Business | Opinion

Consumed by leaders' madness

Have you noticed anyone in your team displaying any of the symptoms in this checklist lately: increased energy, activity and restlessness; excessively "high", euphoric mood; extreme irritability; distractibility, or inability to concentrate well?

  • By Stefan Stern, Financial Times
  • Published: 00:45 April 27, 2008
  • Gulf News

Have you noticed anyone in your team displaying any of the symptoms in this checklist lately: increased energy, activity and restlessness; excessively "high", euphoric mood; extreme irritability; distractibility, or inability to concentrate well?
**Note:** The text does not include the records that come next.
==> src/rtl/jk_pkg.sv <==
// -----------------------------------------------------------------------------
// jk_pkg -- shared encodings for the JK register bank.
//   jk_act_e  : per-bit JK action, {j,k} packed as a 2-bit value.
//   jk_mode_e : bank operating mode as presented on the 'mode' port.
// -----------------------------------------------------------------------------
package jk_pkg;

    typedef enum logic [1:0] {
        ACT_HOLD   = 2'b00,
        ACT_RESET  = 2'b01,
        ACT_SET    = 2'b10,
        ACT_TOGGLE = 2'b11
    } jk_act_e;

    typedef enum logic [1:0] {
        MODE_JK     = 2'b00,
        MODE_LOAD   = 2'b01,
        MODE_CNT_UP = 2'b10,
        MODE_CNT_DN = 2'b11
    } jk_mode_e;

endpackage

==> src/rtl/jk_ff_cell.sv <==
// -----------------------------------------------------------------------------
// jk_ff_cell -- one JK flip-flop bit with parallel-load override.
//   clk   : clock, rising edge
//   rst   : synchronous active-high reset, loads RST_VAL
//   en    : clock enable; q holds when low
//   load  : when high (and en), q takes d; j/k ignored
//   d     : load data
//   j, k  : JK controls (hold / clear / set / toggle)
//   q     : registered bit
// -----------------------------------------------------------------------------
module jk_ff_cell
    import jk_pkg::*;
#(
    parameter logic RST_VAL = 1'b0
) (
    input  logic clk,
    input  logic rst,
    input  logic en,
    input  logic load,
    input  logic d,
    input  logic j,
    input  logic k,
    output logic q
);

    jk_act_e act;
    assign act = jk_act_e'({j, k});

    always_ff @(posedge clk) begin
        if (rst) begin
            q <= RST_VAL;
        end else if (en) begin
            if (load) begin
                q <= d;
            end else begin
                case (act)
                    ACT_HOLD:   q <= q;
                    ACT_RESET:  q <= 1'b0;
                    ACT_SET:    q <= 1'b1;
                    ACT_TOGGLE: q <= ~q;
                    default:    q <= q;
                endcase
            end
        end
    end

endmodule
Or how about unrealistic beliefs in one's abilities and powers; poor judgment; increased sexual drive; abuse of drugs, particularly cocaine, alcohol and sleeping medications; provocative, intrusive or aggressive behaviour; denial that anything is wrong; or spending sprees (source: www.medicinenet.com)?

Most of my colleagues have managed at least one of these in the past few weeks. Happily, no one I know has clocked up too many. That would be worrying, because these are apparently the signs that someone is suffering from a bipolar disorder, or what used to be called manic depression.

This is serious but under-discussed stuff. Mental health is the last taboo. But secrecy could be unhealthy too. And suppressing or ignoring concerns about the state of our psyches is probably not healthy either.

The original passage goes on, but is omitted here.